▸ **WORK REQUEST**
Of the lines in the data below, write out exactly those from the one holding "export LEC_CHECK = 0" through the one holding "set_load 0.1 [all_outputs]", both included.

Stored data
File: config.mk
export PLATFORM = sky130hd
export DESIGN_NAME = operand_collector_sum4_flat
export DESIGN_NICKNAME = d
export VERILOG_FILES = /design/src/rtl/adder_pkg.sv /design/src/rtl/operand_collector_sum4_if.sv /design/src/rtl/multiple_adder_csa_4x32.sv /design/src/rtl/operand_collector_sum4.sv /design/src/flat_wrapper.sv
export SDC_FILE = /design/constraint.sdc
export NUM_CORES = 1
export LEC_CHECK = 0
export CAP_MARGIN = 40
export CORE_MARGIN = 2
export CORE_UTILIZATION = 35
export CTS_CLUSTER_SIZE = 30
export DETAILED_ROUTE_END_ITERATION = 8
export PLACE_DENSITY = 0.54
export RECOVER_POWER = 50
export SKIP_LAST_GASP = 1
export SYNTH_ARGS = -nofsm -noshare
export SYNTH_HDL_FRONTEND = slang
export SYNTH_SLANG_ARGS = --single-unit
File: constraint.sdc
create_clock -name clk -period 4.3 [get_ports clk]
set_clock_uncertainty 0.15 [all_clocks]
set_input_delay 0.43 -clock clk [delete_from_list [all_inputs] [get_ports clk]]
set_output_delay 0.43 -clock clk [all_outputs]
set_load 0.1 [all_outputs]
File: src/rtl/adder_pkg.sv
// Shared definitions for the 4-operand summation path: operand count,
// result-width rule and the collector fill-state names.
package adder_pkg;

  localparam int NUM_OPS = 4;

  // One extra bit beyond the exact growth keeps the 35-bit downstream format for 32-bit operands.
  function automatic int sum_width(input int data_w, input int num_ops);
    return data_w + $clog2(num_ops) + 1;
  endfunction

  typedef enum logic [1:0] {
    EMPTY   = 2'd0,
    FILLING = 2'd1,
    FULL    = 2'd2
  } fill_state_e;

endpackage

▸ **ANSWER TO THIS EXERCISE**
export LEC_CHECK = 0
export CAP_MARGIN = 40
export CORE_MARGIN = 2
export CORE_UTILIZATION = 35
export CTS_CLUSTER_SIZE = 30
export DETAILED_ROUTE_END_ITERATION = 8
export PLACE_DENSITY = 0.54
export RECOVER_POWER = 50
export SKIP_LAST_GASP = 1
export SYNTH_ARGS = -nofsm -noshare
export SYNTH_HDL_FRONTEND = slang
export SYNTH_SLANG_ARGS = --single-unit
File: constraint.sdc
create_clock -name clk -period 4.3 [get_ports clk]
set_clock_uncertainty 0.15 [all_clocks]
set_input_delay 0.43 -clock clk [delete_from_list [all_inputs] [get_ports clk]]
set_output_delay 0.43 -clock clk [all_outputs]
set_load 0.1 [all_outputs]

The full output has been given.